Hubble had tried to snap pictures of the round-shaped body before but came up short. So when the space telescope took images again in September 2007, Schmidt and her colleagues had several goals.

"We wanted to learn about Pallas itself — what its shape is like, what its surface is like, does it have large impact craters, does it have significant topography," she said.

With the Hubble images, Schmidt and her colleagues were able to take new measurements of Pallas' size and shape. They were able to see that its surface has areas of dark and light, indicating that the water-rich body might have undergone an internal change in the same way planets do.

Pallas wasn't just a big rock made of hydrated silicate and ice, they found.

"That's what makes it more like a planet — the color variation and the round shape are very important as far as understanding, is this a dynamic object or has it been exactly the same since it's been formed?" Schmidt said. "We think it's probably a dynamic object."

For the first time, Schmidt and her colleagues also saw a large impact site on Pallas. They were unable to determine if it was a crater, but the depression did suggest something else important: that it could have led to Pallas' small family of asteroids orbiting in space.

"It's interesting, because there are very few large, intact asteroids left," Schmidt said. "There were probably many more. Most have been broken up completely. It's an interesting chance to almost look into the object, at the layer underneath. It's helping to unravel one of the big questions that we have about Pallas, why does it have this family?"

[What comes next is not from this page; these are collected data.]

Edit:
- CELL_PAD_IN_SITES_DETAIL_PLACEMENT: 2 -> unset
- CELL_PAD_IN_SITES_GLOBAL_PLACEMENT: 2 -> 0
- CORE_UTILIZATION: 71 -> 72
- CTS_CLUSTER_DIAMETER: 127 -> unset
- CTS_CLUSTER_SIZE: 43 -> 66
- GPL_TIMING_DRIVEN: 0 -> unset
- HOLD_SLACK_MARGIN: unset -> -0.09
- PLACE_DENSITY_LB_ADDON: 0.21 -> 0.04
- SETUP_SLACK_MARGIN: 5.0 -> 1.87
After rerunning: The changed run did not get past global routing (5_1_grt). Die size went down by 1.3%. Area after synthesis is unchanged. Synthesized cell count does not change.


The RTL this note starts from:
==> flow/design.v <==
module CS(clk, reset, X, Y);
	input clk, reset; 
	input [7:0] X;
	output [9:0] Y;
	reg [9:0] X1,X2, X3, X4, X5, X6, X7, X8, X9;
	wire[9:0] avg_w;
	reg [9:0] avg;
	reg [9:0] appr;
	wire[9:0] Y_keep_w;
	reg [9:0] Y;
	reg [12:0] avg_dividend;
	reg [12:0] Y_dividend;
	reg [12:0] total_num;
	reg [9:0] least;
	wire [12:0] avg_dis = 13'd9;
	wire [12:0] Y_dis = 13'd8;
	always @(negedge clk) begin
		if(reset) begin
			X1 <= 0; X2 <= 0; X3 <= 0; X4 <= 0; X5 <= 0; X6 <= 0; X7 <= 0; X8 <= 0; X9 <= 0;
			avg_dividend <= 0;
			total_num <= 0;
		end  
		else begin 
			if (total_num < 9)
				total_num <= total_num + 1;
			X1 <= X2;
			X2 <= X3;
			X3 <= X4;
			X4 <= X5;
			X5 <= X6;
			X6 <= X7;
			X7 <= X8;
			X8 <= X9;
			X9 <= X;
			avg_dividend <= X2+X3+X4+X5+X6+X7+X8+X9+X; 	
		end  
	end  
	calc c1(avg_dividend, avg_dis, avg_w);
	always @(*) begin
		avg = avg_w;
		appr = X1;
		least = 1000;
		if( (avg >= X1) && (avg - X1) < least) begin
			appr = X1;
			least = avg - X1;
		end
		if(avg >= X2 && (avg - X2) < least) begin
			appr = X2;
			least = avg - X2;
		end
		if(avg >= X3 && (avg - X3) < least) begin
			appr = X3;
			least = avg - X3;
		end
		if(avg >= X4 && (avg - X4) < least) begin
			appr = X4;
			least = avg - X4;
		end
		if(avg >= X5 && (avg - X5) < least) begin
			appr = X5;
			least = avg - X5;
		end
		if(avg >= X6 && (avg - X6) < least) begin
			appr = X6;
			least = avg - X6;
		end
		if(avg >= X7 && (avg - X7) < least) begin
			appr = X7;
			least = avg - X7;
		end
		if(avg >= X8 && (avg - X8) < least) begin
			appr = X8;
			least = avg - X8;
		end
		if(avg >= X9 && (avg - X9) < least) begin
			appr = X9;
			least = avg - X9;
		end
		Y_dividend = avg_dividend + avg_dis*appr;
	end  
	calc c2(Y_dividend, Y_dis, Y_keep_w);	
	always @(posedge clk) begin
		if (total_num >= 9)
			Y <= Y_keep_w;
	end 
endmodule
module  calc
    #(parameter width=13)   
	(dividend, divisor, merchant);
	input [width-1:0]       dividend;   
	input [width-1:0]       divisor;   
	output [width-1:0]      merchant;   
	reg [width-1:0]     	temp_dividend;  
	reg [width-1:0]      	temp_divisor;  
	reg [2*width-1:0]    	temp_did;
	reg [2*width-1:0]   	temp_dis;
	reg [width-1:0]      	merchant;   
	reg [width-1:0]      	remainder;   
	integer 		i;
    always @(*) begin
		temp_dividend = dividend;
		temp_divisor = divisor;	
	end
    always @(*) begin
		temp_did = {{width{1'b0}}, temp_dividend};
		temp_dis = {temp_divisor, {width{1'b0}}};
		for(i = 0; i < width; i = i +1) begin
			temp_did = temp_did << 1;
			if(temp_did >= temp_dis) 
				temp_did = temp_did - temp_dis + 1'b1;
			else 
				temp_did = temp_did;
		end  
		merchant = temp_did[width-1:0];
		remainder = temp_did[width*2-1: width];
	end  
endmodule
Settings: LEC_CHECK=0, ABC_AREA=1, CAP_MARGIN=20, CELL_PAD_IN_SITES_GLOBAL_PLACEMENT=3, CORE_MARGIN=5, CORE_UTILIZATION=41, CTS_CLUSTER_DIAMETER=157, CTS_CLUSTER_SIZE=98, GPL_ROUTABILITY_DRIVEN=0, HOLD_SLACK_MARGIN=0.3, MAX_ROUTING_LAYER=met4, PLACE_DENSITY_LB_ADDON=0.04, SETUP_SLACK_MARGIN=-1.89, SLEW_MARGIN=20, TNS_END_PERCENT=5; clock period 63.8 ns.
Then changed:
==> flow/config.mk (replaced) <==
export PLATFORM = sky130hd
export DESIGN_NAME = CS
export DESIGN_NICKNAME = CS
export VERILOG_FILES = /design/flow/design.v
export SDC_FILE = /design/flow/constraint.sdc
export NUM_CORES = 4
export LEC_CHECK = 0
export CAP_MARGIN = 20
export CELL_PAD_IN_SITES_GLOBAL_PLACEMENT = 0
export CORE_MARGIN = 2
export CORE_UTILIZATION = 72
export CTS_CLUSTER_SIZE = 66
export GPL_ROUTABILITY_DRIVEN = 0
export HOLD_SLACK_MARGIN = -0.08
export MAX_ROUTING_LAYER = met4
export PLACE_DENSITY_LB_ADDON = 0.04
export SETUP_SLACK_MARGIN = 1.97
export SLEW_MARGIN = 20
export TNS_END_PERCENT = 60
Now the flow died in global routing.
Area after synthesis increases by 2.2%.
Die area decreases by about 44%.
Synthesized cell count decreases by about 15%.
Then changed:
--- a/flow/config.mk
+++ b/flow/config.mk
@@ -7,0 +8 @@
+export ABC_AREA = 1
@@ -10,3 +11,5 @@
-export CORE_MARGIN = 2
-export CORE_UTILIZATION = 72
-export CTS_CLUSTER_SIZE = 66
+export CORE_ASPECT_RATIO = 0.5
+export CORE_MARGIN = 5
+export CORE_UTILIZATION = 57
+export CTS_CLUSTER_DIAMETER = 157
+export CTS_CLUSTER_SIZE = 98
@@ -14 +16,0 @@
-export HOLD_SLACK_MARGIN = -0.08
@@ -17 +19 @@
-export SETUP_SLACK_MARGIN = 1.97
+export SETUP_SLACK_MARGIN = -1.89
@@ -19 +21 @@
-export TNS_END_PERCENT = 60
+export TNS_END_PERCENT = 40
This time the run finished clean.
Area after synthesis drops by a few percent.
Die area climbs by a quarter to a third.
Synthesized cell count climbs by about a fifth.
job 101:
Design alu_top, start of the top module:
module alu_top (
    input             clk,
    input      [15:0] a,
    input      [15:0] b,
    input      [2:0]  opcode,
    input      [1:0]  mode,
    output reg [31:0] result,
    output reg        eq
);
Size: ~70 flip-flops, roughly 71 I/O pins.
clock: 77.7 ns
lec_check: 0
cap_margin: 0
core_margin: 2
core_utilization: 72
hold_slack_margin: -0.08
place_density: 0.65
slew_margin: 20
run.sh (not shown) runs the stock make flow with config.mk's settings and CLKGATE_MAP_FILE=.
clock tree synthesis: job 101 exited with error
==> inputs of run a <==
==> flow/design.v <==
module mdc (clk, rst_n, start, A, B, out, done);
input clk, rst_n, start;
input [7:0] A, B;
output reg [7:0] out;
output reg done;
reg [1:0] state;
reg [7:0] A_aux, B_aux;
localparam IDLE = 2'b00;
localparam SUBTRACT = 2'b01;
localparam FINISHED = 2'b10;
always @(posedge clk or negedge rst_n) begin
    if (!rst_n) begin
        state <= IDLE;
        out <= 0;
        done <= 0;
    end else begin
        done <= 0;
        case (state)
            IDLE: begin
                state <= IDLE;
                if (start) begin
                    state <= SUBTRACT;
                    A_aux <= A;
                    B_aux <= B;
                end
            end
            SUBTRACT: begin
                state <= SUBTRACT;
                if (A_aux > B_aux)
                    A_aux <= A_aux - B_aux;
                else if (B_aux > A_aux)
                    B_aux <= B_aux - A_aux;
                else
                    state <= FINISHED;
            end
            FINISHED: begin
                state <= IDLE;
                done <= 1;
                out <= A_aux;
            end
            default: state <= IDLE;
        endcase
    end
end
endmodule
==> flow/run.sh <==
#!/bin/bash
# the make line also repeats each setting of config.mk as NAME=value (left out here)
make -C /OpenROAD-flow-scripts/flow DESIGN_CONFIG=/design/flow/config.mk WORK_HOME=/design/flow/orfs CLKGATE_MAP_FILE= finish
==> flow/config.mk <==
export PLATFORM = sky130hd
export DESIGN_NAME = mdc
export DESIGN_NICKNAME = mdc
export VERILOG_FILES = /design/flow/design.v
export SDC_FILE = /design/flow/constraint.sdc
export NUM_CORES = 4
export LEC_CHECK = 0
export ABC_AREA = 1
export CAP_MARGIN = 20
export CORE_MARGIN = 2
export CORE_UTILIZATION = 68
export CTS_BUF_LIST = sky130_fd_sc_hd__clkbuf_16
export CTS_CLUSTER_DIAMETER = 332
export CTS_CLUSTER_SIZE = 95
export PLACE_DENSITY = 0.36
export SETUP_SLACK_MARGIN = 0.37
export SLEW_MARGIN = 20
==> flow/constraint.sdc <==
create_clock -name core_clock -period 2.46 [get_ports {clk}]
set_input_delay 0.4920 -clock core_clock [delete_from_list [all_inputs] [get_ports {clk}]]
set_output_delay 0.4920 -clock core_clock [all_outputs]
set_load 0.01 [all_outputs]
==> run b: changes against run a <==
ABC_AREA = not set   (was 1)
CORE_UTILIZATION = 31   (was 68)
CTS_CLUSTER_DIAMETER = not set   (was 332)
CTS_CLUSTER_SIZE = not set   (was 95)
PLACE_DENSITY = not set   (was 0.36)
SETUP_SLACK_MARGIN = not set   (was 0.37)
==> flow/constraint.sdc (replaced) <==
create_clock -name core_clock -period 2.85 [get_ports {clk}]
set_input_delay 0.5700 -clock core_clock [delete_from_list [all_inputs] [get_ports {clk}]]
set_output_delay 0.5700 -clock core_clock [all_outputs]
set_load 0.01 [all_outputs]
==> run c: changes against run a <==
ABC_AREA = not set   (was 1)
CAP_MARGIN = 0   (was 20)
CTS_CLUSTER_DIAMETER = not set   (was 332)
CTS_CLUSTER_SIZE = not set   (was 95)
PLACE_DENSITY = not set   (was 0.36)
SETUP_SLACK_MARGIN = not set   (was 0.37)
==> flow/constraint.sdc (replaced) <==
create_clock -name core_clock -period 2.21 [get_ports {clk}]
set_input_delay 0.4420 -clock core_clock [delete_from_list [all_inputs] [get_ports {clk}]]
set_output_delay 0.4420 -clock core_clock [all_outputs]
set_load 0.01 [all_outputs]
==> PnR_summary.wiki <==
== Metrics ==
{| class="wikitable"
! Metric !! Value
|-
| Run status || aborted with a tool error
|-
| Stage reached || global routing (5_1_grt)
|-
| First error line in the log || [ERROR GRT-0232] Routing congestion too high. Check the congestion heatmap in the GUI.
|-
| Count of mapped cells out of synthesis || between 200 and 250
|-
| GRT Resource Usage Total || approximately 80%
|-
| Placement Setup Slack || -0.124 ns
|-
| Top cells by area || edfxtp_1 24%, dfrtp_1 14%, ha_1 10%
|-
| Floorplan net count || ~240
|-
| Overflow after GRT || roughly 80
|-
| Yosys stat cell total || roughly 210
|-
| XOR/XNOR Fraction of Synth Area || less than 1%
|-
| GP Congestion || about 0.92
|-
| Number of standard-cell rows in the floorplan || 19
|-
| Die height || 58.0 um
|-
| Instance area at placement || ~2500 um2
|-
| Grt met2 use || 100%
|-
| PostCTS Resize Cnt || 12
|}
Source of the figures above: run c

==> PnR_summary.wiki <==
=== Synthesis and place and route ===
{| class="wikitable"
! Metric !! Value
|-
| Run status || complete, no violations
|-
| Die height || 83.9 um
|-
| PostCTS Resize Cnt || 0
|-
| Floorplan net count || 242
|-
| Grt met2 use || 21.9%
|-
| GP Congestion || ~0.84
|-
| Count of mapped cells out of synthesis || roughly 210
|-
| Top cells by area || edfxtp_1 24%, dfrtp_1 14%, ha_1 10%
|-
| Yosys stat cell total || ~200
|-
| GRT Resource Usage Total || between 10% and 20%
|}
Source of the figures above: run b

==> PnR_summary.wiki <==
=== Synthesis and place and route ===
{| class="wikitable"
! Metric !! Value
|-
| Count of mapped cells out of synthesis || around 250
|-
| Instance area at placement || about 2200 um2
|-
| Grt met2 use || around 58%
|-
| XOR/XNOR Fraction of Synth Area || approximately 1.9%
|-
| Die height || between 50 and 60 um
|-
| Floorplan net count || 283
|-
| GRT Resource Usage Total || 34.3%
|-
| Overflow after GRT || 0
|-
| GP Congestion || roughly 0.87
|-
| Top cells by area || edfxtp_1 25%, nand2_1 16%, dfrtp_1 15%
|-
| Placement Setup Slack || 0.114 ns
|-
| Routed length on met1 || ~2200 um
|-
| Yosys stat cell total || about 250
|-
| Run status || complete, no violations
|-
| Number of standard-cell rows in the floorplan || 19
|}
Source of the figures above: run a



==> run F <==
RTL: the design.v shown in full above, as it stands there.
make LEC_CHECK=0 ABC_AREA=1 CAP_MARGIN=20 CORE_MARGIN=2 CORE_UTILIZATION=69 CTS_BUF_LIST=sky130_fd_sc_hd__clkbuf_16 SLEW_MARGIN=20 finish   # period 2.64 ns
run.sh (not shown) runs the stock make flow with config.mk's settings and CLKGATE_MAP_FILE=.
==> run R: changes against run F <==
Settings changed: ABC_AREA 1 to not set, CORE_UTILIZATION 69 to 40.
==> flow/constraint.sdc (replaced) <==
create_clock -name core_clock -period 4.0 [get_ports {clk}]
set_input_delay 0.8000 -clock core_clock [delete_from_list [all_inputs] [get_ports {clk}]]
set_output_delay 0.8000 -clock core_clock [all_outputs]
set_load 0.01 [all_outputs]
==> qor summary <==
                                                                              run F               run R
Outcome                                                    timing/DRC/antenna clean  timing/DRC/antenna clean
Number of detailed-routing iterations run before antenna repair                   5                   4
Rel. slew slack                                                              0.6421              0.4458
Number of global-route vias before repair                                      1715                1499
Wire length on met2                                                         2340 µm             2122 µm
Via count                                                                      1720                1554
Source of the worst hold timing path                             state[0]$_DFF_PN1_  out[6]$_DFFE_PN0P_
Non-clock inverters                                                              44                  23
Peak supply drop                                                          0.8781 mV           0.3387 mV
Combinational Power                                                         1.36 mW            0.977 mW
Largest net degree at the start of global routing                                26                  23
Share of the core filled by cells before placement                           0.7419              0.4163
Non-CTS buffers                                                                  33                  31
Die H                                                                      56.31 µm            74.35 µm
Share of the synthesized area in the top cell type                           0.2545              0.2427
Number of warnings in the stage logs                                             37                  34
Die X                                                                      56.31 µm            74.35 µm
Vias/cell                                                                     5.603               5.232
Synth Seq Share                                                              0.4142              0.3951
Cell count listed in synth_stat.txt                                             246                 205
Xor/xnor share of the synthesized area                                      0.01856            0.008850
Growth of design area from synthesis to finish                               21.47%              21.81%
Signal buf overhead                                                          0.1375              0.1245
Power density cells                                                     1081 mW/mm²        744.0 mW/mm²
Sequential share of cell area                                                0.3410              0.3243


==> job 5905: inputs <==
RTL: the design.v shown in full above, as it stands there.
Settings: LEC_CHECK=0, CAP_MARGIN=40, CORE_MARGIN=2, CORE_UTILIZATION=72, CTS_BUF_LIST=sky130_fd_sc_hd__clkbuf_16, CTS_CLUSTER_SIZE=69, GPL_ROUTABILITY_DRIVEN=0, GPL_TIMING_DRIVEN=1, PLACE_DENSITY=0.38, SETUP_SLACK_MARGIN=0.29, SLEW_MARGIN=20; clock period 3.94 ns.
==> job 6975 (differences from job 5905) <==
CORE_UTILIZATION = 68   (was 72)
CTS_CLUSTER_SIZE = 89   (was 69)
GPL_ROUTABILITY_DRIVEN = default   (was 0)
PLACE_DENSITY = default   (was 0.38)
SETUP_SLACK_MARGIN = -0.13   (was 0.29)
==> job 2225 (differences from job 5905) <==
CAP_MARGIN = 20   (was 40)
CORE_UTILIZATION = 43   (was 72)
CTS_CLUSTER_SIZE = default   (was 69)
GPL_ROUTABILITY_DRIVEN = default   (was 0)
GPL_TIMING_DRIVEN = default   (was 1)
HOLD_SLACK_MARGIN = 0.23   (was default)
PLACE_DENSITY = default   (was 0.38)
SETUP_SLACK_MARGIN = default   (was 0.29)
==> flow/constraint.sdc (replaced) <==
create_clock -name core_clock -period 4.0 [get_ports {clk}]
set_input_delay 0.8000 -clock core_clock [delete_from_list [all_inputs] [get_ports {clk}]]
set_output_delay 0.8000 -clock core_clock [all_outputs]
set_load 0.01 [all_outputs]
==> job 1536 (differences from job 5905) <==
CAP_MARGIN = 20   (was 40)
CORE_UTILIZATION = 68   (was 72)
CTS_CLUSTER_SIZE = 23   (was 69)
GPL_ROUTABILITY_DRIVEN = default   (was 0)
GPL_TIMING_DRIVEN = default   (was 1)
PLACE_DENSITY = default   (was 0.38)
SETUP_SLACK_MARGIN = default   (was 0.29)
==> flow/constraint.sdc (replaced) <==
create_clock -name core_clock -period 2.16 [get_ports {clk}]
set_input_delay 0.4320 -clock core_clock [delete_from_list [all_inputs] [get_ports {clk}]]
set_output_delay 0.4320 -clock core_clock [all_outputs]
set_load 0.01 [all_outputs]
==> comparison table <==
quantity	job 5905	job 6975	job 2225	job 1536
Wirelength per Cell	21.3 um	17.8 um	15.6 um	-
Critical path launch point type	flip-flop	flip-flop	flip-flop	-
Sequential share of cell area	33.1%	33.5%	33.2%	-
Pre-Place Util	73.7%	71.8%	45.1%	71.8%
TAP cells	31	31	52	-
Combinational cell power	1050 uW	1000 uW	925 uW	-
Crit Reg-Reg Startpoint	A_aux[0]	A_aux[4]	A_aux[0]	-
Clock buf count	3	3	3	-
Max cap viols	0	0	0	-
End of the worst hold path	out[3]	out[4]	out[3]	-
NetSw	812 uW	745 uW	701 uW	-
Final instance count without filler cells	260	260	280	-
Result of the run	timing/DRC/antenna clean	timing/DRC/antenna clean	timing/DRC/antenna clean	stopped before the end
Last stage reached	-	-	-	global routing (5_1_grt)
Critical path class	reg -> reg	reg -> reg	reg -> reg	-
Power figures rest on the tool's default switching activity, not on a simulated workload.
Setup of job 7440:
Design main, start of the top module:
module main #(
    parameter MAIN_DIV = 8,      
    parameter SCAN_DIV = 4       
)(
    input wire clk,
    input wire rst,    
    input wire btnC,   
    input wire btnL,   
    input wire btnR,   
    input wire [7:0] num1,   
    input wire [7:0] num2,   
    output wire [6:0] seg,            
    output wire [3:0] an,              
    output wire multiplicationFinished    
);
Size in the first run: about 130 flip-flops, about 33 I/O pins, roughly 15000 µm² of cells after synthesis.
export LEC_CHECK = 0
export ABC_AREA = 0
export CAP_MARGIN = 0
export CELL_PAD_IN_SITES_DETAIL_PLACEMENT = 1
export CORE_ASPECT_RATIO = 0.84
export CORE_MARGIN = 8
export CORE_UTILIZATION = 53
export CTS_CLUSTER_DIAMETER = 196
export GPL_ROUTABILITY_DRIVEN = 0
export GPL_TIMING_DRIVEN = 0
export HOLD_SLACK_MARGIN = -0.1
export MAX_ROUTING_LAYER = met5
export MIN_ROUTING_LAYER = met2
export PLACE_DENSITY_LB_ADDON = 0.17
export SLEW_MARGIN = 15
create_clock -name core_clock -period 9.49 [get_ports {clk}]
run.sh (not shown) runs the stock make flow with config.mk's settings and CLKGATE_MAP_FILE=.
Job 7440 failed in 5_1_grt with GRT-0116.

Schmidt's co-authors include Peter C. Thomas, a senior researcher at Cornell University; James Bauer, a researcher with the Jet Propulsion Laboratory; J.Y. Li, a postdoctoral student at the University of Maryland; Schmidt's Ph.D. adviser, UCLA professor of geophysics and space physics Christopher T. Russell; Andrew Rivkin, a researcher at Johns Hopkins University; Joel William Parker, a researcher at the Southwest Research Institute in Boulder, Colorado; Lucy McFadden, a faculty member at the University of Maryland; S. Alan Stern of the Southwest Research Institute; Max Mutchler, a researcher at the Space Telescope Sciences Institute; and Chris Radcliffe, a digital artist in Santa Monica.

"When people think of asteroids, they think of 'Star Wars' or of tiny little rocks floating through space," Schmidt said. "But some of these have been really physically dynamic. Around 5 million years after the formation of the solar system, Pallas was probably doing something kind of interesting."